Blumberg fue detenido en 1990 y condenado a 7 meses de cárcel en 1991, además de a pagar la suma de 200.000 dólares. Pero estos datos pueden no impresionar al lector, acostumbrado ya a estas alturas a ladrones de peso. Habrá pues que poner encima de la mesa sus atributos, las cifras que lo acreditan como el número uno, algo que les encanta a los americanos, los reyes de la estadística. Porque para ser el número uno necesitas destacar en todos los aspectos de la actividad en cuestión, no vale con ser el mejor en algo. Si fuera un jugador de baloncesto, Blumberg sería un extraterrestre, estará en la misma puerta del Hall of Fame, porque lideraría los registros históricos en todas las facetas del juego. Sería el número uno en rebotes, lo que suele ser patrimonio de los pívots, en puntos, donde mandan los aleros, y en robos de balón y asistencias, el territorio reservado a los bases. Y es que el amigo Blumberg robó al menos 19 toneladas de material, la friolera de 20.000 libros y 10.000 manuscritos, todo ello por un valor de 20 millones de dólares, en 45 estados de EE.UU. y dos provincias de Canadá, y en un total de 327 instituciones, entre bibliotecas y museos. Como se lo cuento. Nadie ha robado tantos libros que valgan tanto, en tantos lugares y en tantas instituciones. Si le hubieran dado un poco más de tiempo, se habría ido a Alaska a robar algo para poner allí una chincheta, o más bien en su mapa mental, y habría acabado en Puerto Rico, para que ni los estados libres asociados quedaran sin robo.
Se trata, sin duda, de un bibliocleptómano, porque hablamos de una persona que no puede parar de robar, y se trata sin duda de un bibliótafo, porque escondió todos sus libros, guardados en su casa los encontró el FBI y no en una subasta en Sotheby’s. Pero a esas dos patologías, que suelen venir juntas como las malas noticias, Blumberg suma una tercera, y es esa ambición por ser el primero, esa voluntad decidida de convertirse en el campeón de la especialidad. Estaríamos aquí ante una variante de la bibliocleptomanía, de una versión agravada de la misma, donde a la pulsión de robar se une la de ser el que más roba, como si un asesino en serie, además de asesinar a pelirrojas, ése es el patrón de la serie, quisiera batir el récord y ser el mayor asesino de pelirrojas de la Historia, superando así a un colega hoy felizmente retirado. Y es que vivimos en un mundo donde, desgraciadamente, ésa no es una pulsión menor: el mal del Guinness podríamos llamarlo, que conduce a gente aparentemente cuerda a invertir su tiempo en ser el número uno en escribir la Biblia en una lenteja, en hornear la empanada más grande, en ser, por qué no, el mayor ladrón de libros de la Historia. Destacar, de eso se trata, conseguir ser el primero en algo, y si no soy el más dotado para los estudios, ni el capitán del equipo de baloncesto, me entrego al mundo Guinness, mis hijos podrán estar orgullosos de mí, el apartado relativo al puzle con nubes de más piezas es patrimonio familiar, aunque me cueste mi empleo, aunque tengamos que sacrificar vacaciones, nadie dijo que fuera fácil.
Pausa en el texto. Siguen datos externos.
From an optimization exercise on the open Yosys and OpenROAD flow, aimed at a short achievable clock period and few clock cycles; shortcuts taken in it are not production practice. Only the layout flow was run in this run; the RTL was not checked for function there. Power and IR drop assume default switching activity.

[flow/design.v]
module lhce_parse (
    input  wire        clk,
    input  wire        rst,           
    input  wire        start,
    input  wire [3:0]  op,
    input  wire [15:0] src_addr,
    input  wire [15:0] src_len,
    input  wire [31:0] ph_src,
    input  wire [31:0] ph_dst,
    output wire        busy,
    output reg         done,
    output wire        mem_rd,
    output wire [9:0]  mem_addr,
    input  wire [31:0] mem_rdata,
    output reg  [3:0]  err_code,
    output reg  [3:0]  err_sub,
    output reg  [31:0] r_csum,
    output reg  [31:0] r_csum_field,
    output reg  [31:0] r_ip_len,
    output reg  [31:0] r_ip_misc,
    output reg  [31:0] r_ip_src,
    output reg  [31:0] r_ip_dst,
    output reg  [31:0] r_ip_hdr,
    output reg  [31:0] r_ip_chk,
    output reg  [31:0] r_tcp_ports,
    output reg  [31:0] r_tcp_seq,
    output reg  [31:0] r_tcp_ack,
    output reg  [31:0] r_tcp_ctl,
    output reg  [31:0] r_tcp_csum,
    output reg  [31:0] r_tcp_hdr,
    output reg  [31:0] r_pay,
    output reg  [31:0] r_out
);
    localparam [3:0] E_NOT_IPV4  = 4'd1;
    localparam [3:0] E_INV_IP    = 4'd2;
    localparam [3:0] E_INV_TCP   = 4'd3;
    localparam [3:0] E_BAD_RANGE = 4'd6;
    localparam [3:0] E_ILLEGAL   = 4'd7;
    reg        busy_r;
    reg        is_cip, is_ctcp, is_ipp, is_tcpp, is_frm;
    reg [15:0] c_a;
    reg [15:0] c_n;
    reg [31:0] c_phs;
    reg [31:0] c_phd;
    assign busy    = busy_r;
    assign mem_rd  = busy_r;
    reg  [9:0] maddr;
    assign mem_addr = maddr;
    reg  [4:0]  cyc;       
    reg  [11:0] kin;       
    reg         vin;       
    wire [1:0]  r    = c_a[1:0];
    wire        rodd = c_a[0];
    reg [31:0] hw0, hw1, hw2, hw3, hw4, hw5, hw6;
    reg [31:0] tr0, tr1, tr2, tr3, tr4, tr5;
    reg [6:0]  hwe;        
    reg [5:0]  tre;
    wire [223:0] hwflat = {hw6, hw5, hw4, hw3, hw2, hw1, hw0};
    wire [191:0] trflat = {tr5, tr4, tr3, tr2, tr1, tr0};
    wire [223:0] ah = hwflat >> {r, 3'b000};
    wire [191:0] tb = trflat >> {r, 3'b000};
    wire [159:0] ipb_n = is_frm ? ah[191:32] : ah[159:0];
    reg [159:0] ipb;       
    reg [159:0] tcb;       
    reg [15:0]  eth;       
    reg [15:0]  fld_ip;    
    reg [15:0]  fld_tcp;   
    always @(posedge clk) begin
        ipb     <= ipb_n;
        tcb     <= tb[159:0];
        eth     <= {ah[23:16], ah[31:24]};
        fld_ip  <= {ah[87:80], ah[95:88]};
        fld_tcp <= {ah[135:128], ah[143:136]};
    end
    wire [7:0]  ip_b0   = ipb[7:0];
    wire [3:0]  ip_ver  = ip_b0[7:4];
    wire [3:0]  ip_ihl  = ip_b0[3:0];
    wire [7:0]  ip_hl   = {2'b00, ip_ihl, 2'b00};
    wire [15:0] ip_tl   = {ipb[23:16], ipb[31:24]};
    wire [7:0]  ip_ttl  = ipb[71:64];
    wire [7:0]  ip_proto= ipb[79:72];
    wire [15:0] ip_hcs  = {ipb[87:80], ipb[95:88]};
    wire [31:0] ip_src  = {ipb[103:96], ipb[111:104], ipb[119:112], ipb[127:120]};
    wire [31:0] ip_dst  = {ipb[135:128], ipb[143:136], ipb[151:144], ipb[159:152]};
    wire [15:0] t_sport = {tcb[7:0], tcb[15:8]};
    wire [15:0] t_dport = {tcb[23:16], tcb[31:24]};
    wire [31:0] t_seq   = {tcb[39:32], tcb[47:40], tcb[55:48], tcb[63:56]};
    wire [31:0] t_ack   = {tcb[71:64], tcb[79:72], tcb[87:80], tcb[95:88]};
    wire [7:0]  t_doff  = {2'b00, tcb[103:100], 2'b00};
    wire [5:0]  t_flags = tcb[109:104];
    wire [15:0] t_win   = {tcb[119:112], tcb[127:120]};
    wire [15:0] t_cs    = {tcb[135:128], tcb[143:136]};
    wire [15:0] t_urg   = {tcb[151:144], tcb[159:152]};
    wire [3:0]  ihl_c   = (ip_ihl < 4'd5) ? 4'd5 : ip_ihl;
    wire [7:0]  hl_c    = {2'b00, ihl_c, 2'b00};
    reg [17:0] ipS, ipE, ipK, ipK1;    
    reg [17:0] tS, tE, tK, tK1;        
    reg signed [17:0] kend;            
    reg [3:0]  kmin;                   
    reg [11:0] tq0, tq1, tq2, tq3, tq4, tq5;   
    wire [17:0] r18   = {16'd0, r};
    wire [17:0] ipS_n = r18 + (is_frm ? 18'd4 : 18'd0);
    wire [17:0] hlE_n = ipS_n + {10'd0, hl_c};
    wire [17:0] ipE_n = is_cip ? (r18 + {2'b00, c_n}) : (is_ipp | is_frm) ? hlE_n : 18'd0;
    wire [17:0] tS_n  = is_frm ? hlE_n : r18;
    wire [17:0] tE_n  = is_frm ? (r18 + 18'd4 + {2'b00, ip_tl}) :
                        (is_ctcp | is_tcpp) ? (r18 + {2'b00, c_n}) : 18'd0;
    wire [17:0] k_n   = r18 + {2'b00, c_n} - 18'd1;
    wire [17:0] k_ip  = r18 + {10'd0, hl_c} - 18'd1;
    wire [17:0] k_fr  = r18 + 18'd3 + {2'b00, ip_tl};
    wire [17:0] k_sel = is_ipp ? k_ip : is_frm ? k_fr : k_n;
    always @(posedge clk) begin
        ipS  <= ipS_n;
        ipE  <= ipE_n;
        ipK  <= ipS_n + 18'd10;
        ipK1 <= ipS_n + 18'd11;
        tS   <= tS_n;
        tE   <= tE_n;
        tK   <= tS_n + 18'd16;
        tK1  <= tS_n + 18'd17;
        kend <= $signed(k_sel) >>> 2;
        kmin <= is_cip  ? 4'd0 :
                is_ctcp ? ((r == 2'd3) ? 4'd5 : 4'd4) :
                is_tcpp ? 4'd0 :
                is_ipp  ? 4'd4 : 4'd6;
        tq0  <= {8'd0, ihl_c};
        tq1  <= {8'd0, ihl_c} + 12'd1;
        tq2  <= {8'd0, ihl_c} + 12'd2;
        tq3  <= {8'd0, ihl_c} + 12'd3;
        tq4  <= {8'd0, ihl_c} + 12'd4;
        tq5  <= {8'd0, ihl_c} + 12'd5;
    end
    reg [3:0] m_ip, m_tc, m_ih, m_il;
    integer l;
    reg [17:0] p;
    always @(*) begin
        for (l = 0; l < 4; l = l + 1) begin
            p = {4'd0, kin, l[1:0]};
            m_ip[l] = vin && (p >= ipS) && (p < ipE) && (p != ipK) && (p != ipK1);
            m_tc[l] = vin && (p >= tS) && (p < tE) && (p != tK) && (p != tK1);
            m_ih[l] = vin && (p == tK);
            m_il[l] = vin && (p == tK1);
        end
    end
    wire m_last = vin && ($signed({6'd0, kin}) >= kend) && (kin >= {8'd0, kmin});
    reg [31:0] R;
    reg [3:0]  R_ip, R_tc, R_ih, R_il;
    reg        R_last;
    reg        Fv;
    reg  [15:0] d_L;
    wire [31:0] ps_src = is_frm ? ip_src : c_phs;
    wire [31:0] ps_dst = is_frm ? ip_dst : c_phd;
    wire [15:0] ps_len = is_frm ? d_L : c_n;
    reg  [17:0] pa, pb;
    reg  [18:0] psum;
    reg  [15:0] pf;
    wire [16:0] pfold1 = {1'b0, psum[15:0]} + {14'd0, psum[18:16]};
    always @(posedge clk) begin
        pa   <= {2'b00, ps_src[31:16]} + {2'b00, ps_src[15:0]} + {2'b00, ps_dst[31:16]};
        pb   <= {2'b00, ps_dst[15:0]} + {2'b00, ps_len} + 18'd6;
        psum <= {1'b0, pa} + {1'b0, pb};
        pf   <= pfold1[15:0] + {15'd0, pfold1[16]};
    end
    wire [7:0] rb0 = R[7:0];
    wire [7:0] rb1 = R[15:8];
    wire [7:0] rb2 = R[23:16];
    wire [7:0] rb3 = R[31:24];
    function [7:0] tsel;
        input        m, ih, il;
        input [7:0]  b;
        input [15:0] v;
        tsel = (m ? b : 8'd0) | (ih ? v[15:8] : 8'd0) | (il ? v[7:0] : 8'd0);
    endfunction
    wire [15:0] xi01 = {(R_ip[0] ? rb0 : 8'd0), (R_ip[1] ? rb1 : 8'd0)};
    wire [15:0] xi23 = {(R_ip[2] ? rb2 : 8'd0), (R_ip[3] ? rb3 : 8'd0)};
    wire [15:0] xt01 = {tsel(R_tc[0], R_ih[0], R_il[0], rb0, pf),
                        tsel(R_tc[1], R_ih[1], R_il[1], rb1, pf)};
    wire [15:0] xt23 = {tsel(R_tc[2], R_ih[2], R_il[2], rb2, pf),
                        tsel(R_tc[3], R_ih[3], R_il[3], rb3, pf)};
    reg [15:0] acc_ip, acc_tc;
    reg        cy_ip, cy_tc;
    wire [15:0] si_s = acc_ip ^ xi01 ^ xi23;
    wire [15:0] si_c = (acc_ip & xi01) | (acc_ip & xi23) | (xi01 & xi23);
    wire [16:0] si_n = {1'b0, si_s} + {1'b0, si_c[14:0], si_c[15]} + {16'd0, cy_ip};
    wire [15:0] st_s = acc_tc ^ xt01 ^ xt23;
    wire [15:0] st_c = (acc_tc & xt01) | (acc_tc & xt23) | (xt01 & xt23);
    wire [16:0] st_n = {1'b0, st_s} + {1'b0, st_c[14:0], st_c[15]} + {16'd0, cy_tc};
    wire [7:0]  kic_hi = is_frm ? ah[119:112] : ah[87:80];     
    wire [7:0]  kic_lo = is_frm ? ah[127:120] : ah[95:88];     
    wire [15:0] kip_n  = rodd ? {~kic_lo, ~kic_hi} : {~kic_hi, ~kic_lo};
    wire [15:0] ktc_n  = rodd ? {~tb[143:136], ~tb[135:128]} : {~tb[135:128], ~tb[143:136]};
    reg  [15:0] kip, kipm1, ktc, ktcm1;
    reg         kip_nz, kip_1, ktc_nz, ktc_1;
    always @(posedge clk) begin
        kip    <= kip_n;
        kipm1  <= kip_n - 16'd1;
        kip_nz <= (kip_n != 16'd0);
        kip_1  <= (kip_n == 16'd1);
        ktc    <= ktc_n;
        ktcm1  <= ktc_n - 16'd1;
        ktc_nz <= (ktc_n != 16'd0);
        ktc_1  <= (ktc_n == 16'd1);
    end
    function match;
        input [15:0] acc;
        input        cy;
        input [15:0] k, km1;
        input        knz, k1;
        match = cy ? (((acc == km1) && knz) || ((acc == 16'hFFFF) && k1)) : (acc == k);
    endfunction
    reg [15:0] d_seg;       
    reg [15:0] d_ipa;       
    reg [15:0] d_tca;       
    reg [15:0] d_tl4;       
    reg [15:0] d_np;        
    reg        d_doff_bad;
    reg [31:0] d_pay;
    reg        d_pres;
    always @(posedge clk) begin
        d_seg      <= ip_tl - {8'd0, ip_hl};
        d_ipa      <= is_frm ? (c_a + 16'd4) : c_a;
        d_L        <= is_frm ? (ip_tl - {8'd0, ip_hl}) : c_n;
        d_tca      <= is_frm ? (c_a + 16'd4 + {8'd0, ip_hl}) : c_a;
        d_tl4      <= ip_tl + 16'd4;
        d_np       <= is_frm ? (c_n - 16'd4) : c_n;
        d_doff_bad <= (t_doff < 8'd20) || ({8'd0, t_doff} > d_L);
        d_pay      <= {d_L - {8'd0, t_doff}, d_tca + {8'd0, t_doff}};
        d_pres     <= is_cip ? (c_n >= 16'd12) : (c_n >= 16'd18);
    end
    reg [8:0] hc;
    always @(posedge clk) begin
        hc[0] <= is_frm && (eth != 16'h0800);           
        hc[1] <= is_frm && (c_n < 16'd24);              
        hc[2] <= (ip_hl < 8'd20);                       
        hc[3] <= (ip_proto != 8'd6);                    
        hc[4] <= (ip_ver != 4'd4);                      
        hc[5] <= ({8'd0, ip_hl} > ip_tl);               
        hc[6] <= ({8'd0, ip_hl} > d_np);                
        hc[7] <= is_frm && (ip_tl > d_np);              
        hc[8] <= is_frm && (d_seg < 16'd20);            
    end
    wire      hc_any = |hc;
    reg [3:0] hc_code, hc_sub;
    always @(*) begin
        hc_code = E_INV_IP;
        if (hc[0])      begin hc_code = E_NOT_IPV4; hc_sub = 4'd1; end
        else if (hc[1]) hc_sub = 4'd1;
        else if (hc[2]) hc_sub = 4'd2;
        else if (hc[3]) hc_sub = 4'd3;
        else if (hc[4]) hc_sub = 4'd4;
        else if (hc[5]) hc_sub = 4'd5;
        else if (hc[6]) hc_sub = 4'd6;
        else if (hc[7]) hc_sub = 4'd7;
        else            begin hc_code = E_INV_TCP; hc_sub = 4'd1; end
    end
    wire [16:0] rend   = {1'b0, c_a} + {1'b0, c_n};
    wire        legal  = is_cip | is_ctcp | is_ipp | is_tcpp | is_frm;
    reg         e1;
    reg [3:0]   e1_code, e1_sub;
    always @(posedge clk) begin
        e1 <= 1'b1; e1_code <= 4'd0; e1_sub <= 4'd1;
        if (!legal)                        e1_code <= E_ILLEGAL;
        else if (rend > 17'd4096)          e1_code <= E_BAD_RANGE;
        else if (is_ipp && c_n < 16'd20)   e1_code <= E_INV_IP;
        else if (is_tcpp && c_n < 16'd20)  e1_code <= E_INV_TCP;
        else if (is_frm && c_n < 16'd4)    begin e1_code <= E_NOT_IPV4; e1_sub <= 4'd2; end
        else                               e1 <= 1'b0;
    end
    function [15:0] calc;
        input [15:0] acc;
        input        cy;
        input        sw;
        reg   [15:0] f;
        begin
            f = (acc == 16'hFFFF && cy) ? 16'h0001 : acc + {15'd0, cy};
            calc = ~(sw ? {f[7:0], f[15:8]} : f);
        end
    endfunction
    wire [15:0] calc_ip = calc(acc_ip, cy_ip, rodd);
    wire [15:0] calc_tc = calc(acc_tc, cy_tc, rodd);
    wire        ip_match = match(acc_ip, cy_ip, kip, kipm1, kip_nz, kip_1);
    wire        tc_match = match(acc_tc, cy_tc, ktc, ktcm1, ktc_nz, ktc_1);
    wire fin_e1 = (cyc == 5'd2) && e1;
    wire fin_hc = (cyc == 5'd9) && is_frm && hc_any;
    wire fin    = fin_e1 | fin_hc | Fv;
    wire hdr_ok = !(is_ipp | is_frm) || !hc_any;
    wire tcp_ok = tc_match && !d_doff_bad;
    wire w_csum = Fv && (is_cip | is_ctcp);
    wire w_ip   = Fv && hdr_ok && (is_ipp || (is_frm && tcp_ok));
    wire w_tcp  = Fv && hdr_ok && (is_tcpp | is_frm) && tcp_ok;
    wire w_frm  = Fv && hdr_ok && is_frm && tcp_ok;
    always @(posedge clk) begin
        if (!busy_r) begin
            is_cip  <= (op == 4'h1);
            is_ctcp <= (op == 4'h2);
            is_ipp  <= (op == 4'h3);
            is_tcpp <= (op == 4'h4);
            is_frm  <= (op == 4'h7);
            c_a     <= src_addr;
            c_n     <= src_len;
            c_phs   <= ph_src;
            c_phd   <= ph_dst;
            maddr   <= src_addr[11:2];
            cyc     <= 5'd1;
            kin     <= 12'hFFF;
            vin     <= 1'b0;
            hwe     <= 7'd0;
            tre     <= 6'd0;
            acc_ip  <= 16'd0;
            acc_tc  <= 16'd0;
            cy_ip   <= 1'b0;
            cy_tc   <= 1'b0;
            R_ip    <= 4'd0;
            R_tc    <= 4'd0;
            R_ih    <= 4'd0;
            R_il    <= 4'd0;
            R_last  <= 1'b0;
            Fv      <= 1'b0;
        end else begin
            maddr   <= maddr + 10'd1;
            if (cyc != 5'd31) cyc <= cyc + 5'd1;
            kin     <= kin + 12'd1;
            vin     <= 1'b1;
            hwe     <= {kin == 12'd5, kin == 12'd4, kin == 12'd3, kin == 12'd2,
                        kin == 12'd1, kin == 12'd0, kin == 12'hFFF};
            if (is_frm)
                tre <= {kin == tq5, kin == tq4, kin == tq3, kin == tq2, kin == tq1, kin == tq0};
            else
                tre <= {kin == 12'd4, kin == 12'd3, kin == 12'd2, kin == 12'd1,
                        kin == 12'd0, kin == 12'hFFF};
            if (hwe[0]) hw0 <= mem_rdata;
            if (hwe[1]) hw1 <= mem_rdata;
            if (hwe[2]) hw2 <= mem_rdata;
            if (hwe[3]) hw3 <= mem_rdata;
            if (hwe[4]) hw4 <= mem_rdata;
            if (hwe[5]) hw5 <= mem_rdata;
            if (hwe[6]) hw6 <= mem_rdata;
            if (tre[0]) tr0 <= mem_rdata;
            if (tre[1]) tr1 <= mem_rdata;
            if (tre[2]) tr2 <= mem_rdata;
            if (tre[3]) tr3 <= mem_rdata;
            if (tre[4]) tr4 <= mem_rdata;
            if (tre[5]) tr5 <= mem_rdata;
            R       <= mem_rdata;
            R_ip    <= m_ip;
            R_tc    <= m_tc;
            R_ih    <= m_ih;
            R_il    <= m_il;
            R_last  <= m_last;
            acc_ip  <= si_n[15:0];
            cy_ip   <= si_n[16];
            acc_tc  <= st_n[15:0];
            cy_tc   <= st_n[16];
            Fv      <= R_last;
        end
    end
    always @(posedge clk) begin
        if (rst) begin
            busy_r       <= 1'b0;
            done         <= 1'b0;
            err_code     <= 4'd0;
            err_sub      <= 4'd0;
            r_csum       <= 32'd0;
            r_csum_field <= 32'd0;
            r_ip_len     <= 32'd0;
            r_ip_misc    <= 32'd0;
            r_ip_src     <= 32'd0;
            r_ip_dst     <= 32'd0;
            r_ip_hdr     <= 32'd0;
            r_ip_chk     <= 32'd0;
            r_tcp_ports  <= 32'd0;
            r_tcp_seq    <= 32'd0;
            r_tcp_ack    <= 32'd0;
            r_tcp_ctl    <= 32'd0;
            r_tcp_csum   <= 32'd0;
            r_tcp_hdr    <= 32'd0;
            r_pay        <= 32'd0;
            r_out        <= 32'd0;
        end else begin
            done <= 1'b0;
            if (!busy_r) begin
                if (start) busy_r <= 1'b1;
            end else begin
                if (fin) begin
                    busy_r <= 1'b0;
                    done   <= 1'b1;
                    if (fin_e1) begin
                        err_code <= e1_code;
                        err_sub  <= e1_sub;
                    end else if ((is_ipp | is_frm) && hc_any) begin
                        err_code <= hc_code;
                        err_sub  <= hc_sub;
                    end else if ((is_tcpp | is_frm) && !tc_match) begin
                        err_code <= E_INV_TCP;
                        err_sub  <= 4'd2;
                    end else if ((is_tcpp | is_frm) && d_doff_bad) begin
                        err_code <= E_INV_TCP;
                        err_sub  <= 4'd3;
                    end else begin
                        err_code <= 4'd0;
                        err_sub  <= 4'd0;
                    end
                end
                if (w_csum) begin
                    if (is_cip) begin
                        r_csum       <= {14'd0, d_pres && ip_match, d_pres, calc_ip};
                        r_csum_field <= d_pres ? {16'd0, fld_ip} : 32'd0;
                    end else begin
                        r_csum       <= {14'd0, d_pres && tc_match, d_pres, calc_tc};
                        r_csum_field <= d_pres ? {16'd0, fld_tcp} : 32'd0;
                    end
                end
                if (w_ip) begin
                    r_ip_len  <= {4'd0, ip_ver, ip_hl, ip_tl};
                    r_ip_misc <= {ip_hcs, ip_proto, ip_ttl};
                    r_ip_src  <= ip_src;
                    r_ip_dst  <= ip_dst;
                    r_ip_hdr  <= {d_seg, d_ipa};
                    r_ip_chk  <= {15'd0, ip_match, calc_ip};
                end
                if (w_tcp) begin
                    r_tcp_ports <= {t_sport, t_dport};
                    r_tcp_seq   <= t_seq;
                    r_tcp_ack   <= t_ack;
                    r_tcp_ctl   <= {t_win, t_doff, 2'b00, t_flags};
                    r_tcp_csum  <= {t_urg, t_cs};
                    r_tcp_hdr   <= {d_L, d_tca};
                end
                if (w_frm) begin
                    r_pay <= d_pay;
                    r_out <= {d_tl4, c_a};
                end
            end
        end
    end
endmodule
Y, en efecto, eso le contó Blumberg al FBI, que quería ser el más grande, superar el récord de David Shin, ésa era su referencia, ser el mejor; luego en su manía hay una cierta megalomanía, la hybris, la desmesura, esa idea de ser el mejor en algo, y está claro que lo consiguió. Y entiendo que dentro de este esquema, y como sucede con los asesinos en serie, también de alguna manera él quería al final ser detenido, porque, quien elabora esa empanada gigante lo hace para salir en el Guinness, para tener su cachito de gloria, si nadie se entera me quedo con la empanada y con su muy difícil digestión, de nada me sirve. Igual esperaba en efecto a cubrir todos los Estados de la Unión para entregarse, y convocar a la prensa y anunciarles dichoso las muy federales dimensiones de su hazaña.